An aging population has policy implications

Many counties across the state will experience an increase in older residents. This is significant because age shapes demand for key services, including health care, housing, and transportation.

Lower birth rates and declines in immigration may have significant effects on the future workforce—for example, there may be fewer health care personnel to care for the growing number of older Californians—and may also change demand for infrastructure and education. K–12 enrollment in California’s public schools has been declining for several years. Future declines could lead to school closures, but might permit more investment per child. There are also potential environmental gains from a lower or stabilized population level.

What’s next for California?

California’s population will continue to change as trends in births, deaths, international immigration, and interstate migration shift. July 2023 projections released by the Department of Finance suggest that the state population will plateau between 39 and 40 million residents in the long term. California lost a congressional seat for the first time after the 2020 Census; continued slow growth relative to other states could lead to more losses in the future.

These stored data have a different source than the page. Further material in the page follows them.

**config.mk**
```make
export PLATFORM = sky130hd
export DESIGN_NAME = detector
export DESIGN_NICKNAME = d
export VERILOG_FILES = /design/src/rtl/detector_pkg.sv /design/src/rtl/seg7_decoder.sv /design/src/rtl/detector.sv
export SDC_FILE = /design/constraint.sdc
export NUM_CORES = 1
export LEC_CHECK = 0
export ABC_AREA = 0
export CAP_MARGIN = 30
export CELL_PAD_IN_SITES_DETAIL_PLACEMENT = 0
export CELL_PAD_IN_SITES_GLOBAL_PLACEMENT = 1
export CORE_UTILIZATION = 46
export CTS_BUF_LIST = sky130_fd_sc_hd__clkbuf_2 sky130_fd_sc_hd__clkbuf_4 sky130_fd_sc_hd__clkbuf_8
export DETAILED_ROUTE_END_ITERATION = 7
export PLACE_DENSITY_LB_ADDON = 0.25
export SLEW_MARGIN = 0
export SYNTH_ARGS = -nofsm -noshare
export SYNTH_HDL_FRONTEND = slang
export SYNTH_HIERARCHICAL = 1
export SYNTH_SLANG_ARGS = --single-unit
```
**constraint.sdc**
```tcl
create_clock -name clk -period 2 [get_ports clk]
set_input_delay 0.6 -clock clk [delete_from_list [all_inputs] [get_ports clk]]
set_output_delay 0.6 -clock clk [all_outputs]
set_load 0.05 [all_outputs]
```
**src/rtl/detector_pkg.sv**
```systemverilog
// rtl/detector_pkg.sv - shared FSM state encoding and seven-segment code table for the 1011 detector
package detector_pkg;

  typedef enum logic [2:0] {
    S0    = 3'd0,
    S1    = 3'd1,
    S10   = 3'd2,
    S101  = 3'd3,
    S1011 = 3'd4
  } state_t;

  localparam int NUM_DIGITS = 10;

  // Active-low codes ordered {dp,g,f,e,d,c,b,a}; dp is always off (bit 7 = 1)
  localparam logic [7:0] SEG_CODES [NUM_DIGITS] = '{
    8'hC0, 8'hF9, 8'hA4, 8'hB0, 8'h99,
    8'h92, 8'h82, 8'hF8, 8'h80, 8'h90
  };

  localparam logic [7:0] SEG_BLANK = 8'hFF;

endpackage

```
**src/rtl/seg7_decoder.sv**
```systemverilog
// rtl/seg7_decoder.sv - combinational digit to seven-segment code decode
module seg7_decoder
  import detector_pkg::*;
#(
  parameter bit ACTIVE_LOW = 1'b1
) (
  input  logic [3:0] digit,
  output logic [7:0] code
);

  logic [7:0] code_lo;

  always_comb begin
    code_lo = SEG_BLANK;
    if (digit < 4'(NUM_DIGITS)) begin
      code_lo = SEG_CODES[digit];
    end
    code = ACTIVE_LOW ? code_lo : ~code_lo;
  end

endmodule

```
**src/rtl/detector.sv**
```systemverilog
// rtl/detector.sv - overlapping 1011 serial pattern detector with mod-10 match count on a seven-segment display
module detector
  import detector_pkg::*;
#(
  parameter bit SEG_ACTIVE_LOW = 1'b1
) (
  input  logic       clk,
  input  logic       rst_n,
  input  logic       din,
  output logic       dout,
  output logic [7:0] seg
);

  localparam logic [7:0] SEG_ZERO = SEG_ACTIVE_LOW ? SEG_CODES[0] : ~SEG_CODES[0];

  state_t     state;
  state_t     state_nx;
  logic [3:0] count;
  logic [7:0] seg_code;

  always_comb begin
    state_nx = S0;
    case (state)
      S0:      state_nx = din ? S1    : S0;
      S1:      state_nx = din ? S1    : S10;
      S10:     state_nx = din ? S101  : S0;
      S101:    state_nx = din ? S1011 : S10;
      S1011:   state_nx = din ? S1    : S10;
      default: state_nx = S0;
    endcase
  end

  seg7_decoder #(
    .ACTIVE_LOW(SEG_ACTIVE_LOW)
  ) u_seg7_decoder (
    .digit(count),
    .code (seg_code)
  );

  // rst_n is active-high despite its name
  always_ff @(posedge clk or posedge rst_n) begin
    if (rst_n) begin
      state <= S0;
      count <= 4'd0;
      dout  <= 1'b0;
      seg   <= SEG_ZERO;
    end else begin
      state <= state_nx;
      dout  <= (state_nx == S1011);
      if (state_nx == S1011) begin
        count <= (count == 4'd9) ? 4'd0 : count + 4'd1;
      end
      seg <= seg_code;
    end
  end

endmodule

```
==> results by group, run 1 <==
Die
  • Core area: 1540 um^2
  • Die area: 1860 um^2
  • Initial Utilization: 50.5%
  • Die height: 43.1 um
  • I/O pins: 12
  • FP Rows: 14
  • Die W: 43.1 um

Setup path
  • Worst Path Arrival: 1.84 ns
  • CP max stage delay: 0.48 ns
  • Critical Path Slowest Stage Cell: clkdlybuf4s50_1
  • Worst path required time: 2.17 ns
  • CP Buf/Inv Count: 1
  • CP Max Fanout: 5
  • Crit-path cells: clkdlybuf4s50_1, and4b_1, o211ai_2, a221o_1
  • Critical path launch point type: input pin
  • R2R Setup Slk: 0.48 ns
  • Family with the most delay on the worst path: buffers and inverters
  • Setup crit end kind: flip-flop
  • Critical path class: input pin to flip-flop

Synthesis
  • Syn nets: 78
  • Async S/R FF share, synth: 100%
  • Mapped Area: 778 um^2
  • Synth area leaders: dfrtp_1 (45%), ha_1 (8.0%), dfstp_2 (6.8%)
  • Number of synthesis warnings: 6
  • EDFF count, synth: 0
  • #FFs+latches synth: 16
  • Post-synth top area share: 45.0%
  • Seq/Total Area, Yosys: 51.8%
  • Cell taking the most area after synthesis: dfrtp_1
  • Syn Inst Count: 70
  • Cell variety after synth: 30
  • Synth Flop Type: dfrtp_1
  • Syn_area_per_cell: 11.1 um^2

Hold path
  • Hold Path Class: flip-flop to flip-flop

Power
  • PD cells: 1660 nW/um^2
  • Lkg Pwr: 0.430 nW
  • Tot Pwr: 0.00152 W
  • Worst vdd ir: 0.752 mV

Routing
  • DRC violations left: 0
  • Via/cell ratio: 5.15
  • Total number of vias: 510
  • Post-route ant nets: 0
  • DR iter-0 viols: 16
  • First-pass DRT Iterations: 5
  • Routed len/inst: 11.2 um
  • Final WL: 1110 um

Layout
  • Fillers: 125
  • Commonest non-fill, non-tap cell in the layout: dfrtp_1
  • Commonest non-fill, non-tap cells in the layout: dfrtp_1 (14), buf_4 (9), inv_1 (7), a21oi_1 (5), ha_1 (5)
  • Layout cells sized above 1: 25.3%
  • Diodes inserted: 0
  • Layout area overhead: 18.0%
  • Finished Layout Cells: 99
  • Final #Nets: 93

Timing
  • RSZ-0062 raised after global routing: false
  • Final hold violation count: 0
  • Hold slack: 0.582 ns
  • Slew HR: 62.3%
  • Measured slew at the worst slew-check pin: 0.565 ns
  • Final Max Slew Viols: 0
  • Final worst path period share: 83.8%
  • Fin crit period: 1.68 ns
  • Skew final: 0.000452 ns
  • Max Fclk: 597 MHz
  • Setup TNS: 0 ns
  • Setup violators final: 0

Clock network
  • CTS tree: built
  • H-tree depth: 1
  • Post-CTS Setup Inserts: 0
  • Clock latency at the later pin of the worst-skew pair: 0.28 ns
  • CTS Sinks: 16
  • CTS Buffer Depth: 2
  • Reg clk slew, reported paths: 0.09 ns
  • Hold-fix buffer count after cts: 0
  • Num CTS Buffers: 3
  • Clk root buf: clkbuf_4
  • PostCTS Resize Cnt: 0

Placed design
  • HPWL after detailed placement: 769 um
  • Number of I/O port buffers: 11
  • Placed cells: 96
  • GP Congestion: 0.737

GRT
  • GRT Util Overall: 14.2%
  • First-pass GRT wire length: 1910 um
  • Initial antenna violation count: 0
  • Vias in the first global route: 430
  • Global route overflow: 0
  • Largest net degree at the start of global routing: 17

Run
  • Max Cap Violations: 0

Run status
  • Outcome: finished, final reports clean
cells in the mapped netlist, drive strengths merged, types with 2 or more instances:
cell type / n
xor2: 2
a21oi: 6
nor2: 4
inv: 7
dfrtp: 14
dfstp: 2
nand2b: 2
o21ai: 4
ha: 5
buf: 3
and4b: 2
a31oi: 3
nand2: 2
kinds of logic after synthesis:
logic type                 Yosys count  share of synthesized area (%)
AOI/OAI and AO/OA                   18                           15.3
xor gates and xnor gates             3                           3.38
adders and majority gates            5                           8.04
buffers and inverters               10                           7.24
DFF                                 16                           51.8
muxes                                1                           1.45
other                                1                          0.482
and+or+nand+nor                     16                           12.4
worst paths after layout:
check	startpoint	end	depth (start not counted)
max reg2reg	count[1]	seg[3]	5
min reg2reg	state[0]	state[1]	1
min	state[0]	state[1]	1
max	din	count[3]	4
min in group asynchronous	rst_n	dout	2
max in group asynchronous	rst_n	seg[7]	2
stage by stage:
stage,util (%),instance area (um^2),setup WS (ns)
floorplan,-,778,0.583
global placement,58.1,896,0.0472
detailed placement,58.1,896,0.0346
CTS,59.6,918,0.327
global route,59.6,918,0.297
finish,59.6,918,0.325
flip-flops by register name (all words and copies together) (netlist names):
register / count
count: 4
dout: 1
seg: 8
state: 3
where the power goes:
part           switching [W]  internal [W]  leakage, nW
clock network      0.0000926     0.0000698       0.0138
registers           0.000150      0.000453        0.185
logic               0.000467      0.000288        0.231
cell type report:
| class | instances | area, um^2 | share of cell area [%] |
|---|---|---|---|
| inverter | 7 | 26.3 | 2.86 |
| multi-input combinational | 44 | 319 | 34.7 |
| sequential | 16 | 403 | 43.9 |
| tap | 16 | 20.0 | 2.18 |
| timing repair buffer | 13 | 128 | 13.9 |
| clock buffer | 3 | 22.5 | 2.45 |
metal layers:
metal	up-vias	GRT usage (%)	share of wire (%)	wire length (um)
li1	265	-	-	-
met1	234	20.9	53	591
met2	11	17.9	42	468
met3	0	6.38	4.3	48
met4	0	5.45	0	0
met5	-	0	0	0
Note: power is estimated with default switching activity, not from simulation.
==> inputs of run 2 (changes only) <==
CORE_UTILIZATION = 43   (was 46)
clock period = 1.65 ns   (was 2 ns; I/O delays follow)
==> results by group, run 2 (synthesis results as in run 1) <==
Timing
  • Skew final: 0.00388 ns
  • Final worst path period share: 97.1%
  • Fin crit period: 1.60 ns
  • RSZ-0062 raised after global routing: false
  • Setup violators final: 0
  • Max Fclk: 624 MHz
  • Final hold violation count: 0
  • Setup TNS: 0 ns
  • Final Max Slew Viols: 0

Clock network
  • CTS Buffer Depth: 2
  • Post-CTS Setup Inserts: 0
  • Num CTS Buffers: 3
  • H-tree depth: 1
  • PostCTS Resize Cnt: 0
  • Clk root buf: clkbuf_4
  • Clock latency at the later pin of the worst-skew pair: 0.28 ns
  • CTS Sinks: 16
  • Hold-fix buffer count after cts: 0
  • Reg clk slew, reported paths: 0.10 ns
  • CTS tree: built

Routing
  • First-pass DRT Iterations: 4
  • Routed len/inst: 12.1 um
  • Post-route ant nets: 0
  • DR iter-0 viols: 14
  • DRC violations left: 0
  • Via/cell ratio: 4.80
  • Total number of vias: 538
  • Final WL: 1350 um

Layout
  • Layout cells sized above 1: 28.7%
  • Post-layout util: 61.7%
  • Commonest non-fill, non-tap cell in the layout: dfrtp_1
  • Top reg by flops: seg
  • Fillers: 146
  • Final #Nets: 96
  • Commonest non-fill, non-tap cells in the layout: dfrtp_1 (14), buf_12 (9), inv_1 (7)
  • Diodes inserted: 0
  • Top Registers: seg x8, count x4, state x3
  • Max reg flops: 8
  • Layout area overhead: 35.4%

Hold path
  • Hold Path Class: input pin to asynchronous set/reset pin

Die
  • Initial Utilization: 45.6%
  • Die W: 44.5 um
  • Die height: 44.5 um
  • I/O pins: 12
  • Core area: 1710 um^2
  • Die area: 1980 um^2
  • FP Rows: 15

Placed design
  • Number of I/O port buffers: 11
  • HPWL after detailed placement: 1010 um
  • GP Congestion: 0.751

Setup path
  • R2R Path End: count[3]
  • Critical path class: input pin to flip-flop
  • Critical path launch point type: input pin
  • Setup crit end kind: flip-flop
  • Worst reg2reg path depth: 3
  • CP Max Fanout: 5
  • Worst Path Arrival: 1.77 ns
  • FF-to-FF Start: state[2]
  • R2R Setup Slk: 0.26 ns
  • Worst path required time: 1.82 ns
  • CP Launch Point: din

Power
  • Worst vdd ir: 0.980 mV
  • Lkg Pwr: 0.485 nW
  • PD cells: 2080 nW/um^2

Run status
  • Outcome: finished, final reports clean

Run
  • Max Cap Violations: 0

GRT
  • First-pass GRT wire length: 2150 um
  • GRT Util Overall: 15.9%
  • Global route overflow: 0
  • Largest net degree at the start of global routing: 17
  • Vias in the first global route: 473
  • Initial antenna violation count: 0
==> run 2: cell types whose count changed in the layout (fill, tap and decap cells not counted), sizes merged <==
cell,before,now
buf,11,14
clkbuf,3,4
==> run 2: layer usage <==
metal / track usage (%) / part of all wire [%]
met5: 0 / 0
met1: 21.7 / 47
met3: 2.45 / 3.0
met4: 9.09 / 1.4
met2: 23.8 / 48
==> run 2: worst max-delay path by stage <==
stage | end | slack, ns
global placement | count[3] | -0.19
global route | count[3] | 0.002
floorplan | seg[3] | 0.29
detailed placement | count[3] | -0.26
CTS | count[3] | 0.04
finish | count[3] | 0.05
==> run 2: cell type report <==
cell class                      instances  area [um^2]  area share (%)
Clock buffer                            4         36.3            3.44
Inverter                                7         26.3            2.49
Multi-Input combinational cell         44          319            30.3
Sequential cell                        16          403            38.2
Tap cell                               25         31.3            2.97
Timing Repair Buffer                   16          238            22.6
==> run 2: worst max-delay path, cell delays in order <==
cell	delay (ns)
clkdlybuf4s50_1	0.50
and4b_1	0.32
o211ai_2	0.10
a221o_1	0.35
==> run 2: stage by stage <==
| stage | setup WS (ns) | power (W) | hold slack [ns] | cells | instance area [um^2] |
|---|---|---|---|---|---|
| 2_1_floorplan | 0.294 | 0.00140 | 0.407 | 70 | 778 |
| 3_3_place_gp | -0.191 | 0.00192 | 0.547 | 108 | 1020 |
| 3_5_place_dp | -0.255 | 0.00194 | 0.555 | 108 | 1020 |
| 4_1_cts | 0.0447 | 0.00221 | 0.531 | 112 | 1050 |
| 5_1_grt | 0.00217 | 0.00232 | 0.547 | 112 | 1050 |
| 6_report | 0.0484 | 0.00219 | 0.527 | 112 | 1050 |
==> run 2: report_power, final <==
group          internal, W  switching [W]
clock             0.000134       0.000122
combinational     0.000564       0.000641
sequential        0.000552       0.000174
total              0.00125       0.000937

While the future remains uncertain, it is unlikely that California will return to a period of rapid population growth. As the state enters this new demographic territory, promoting educational and economic success for all Californians will be a priority. Family-friendly policies like parental leave might elevate birth rates, although likely not enough to return the state to population-replacement levels. Improving housing affordability through residential construction will be crucial to stemming outmigration, especially among middle- and low-income households. At the end of the day, California’s challenge is to ensure that all residents can equitably enjoy the many advantages our state offers.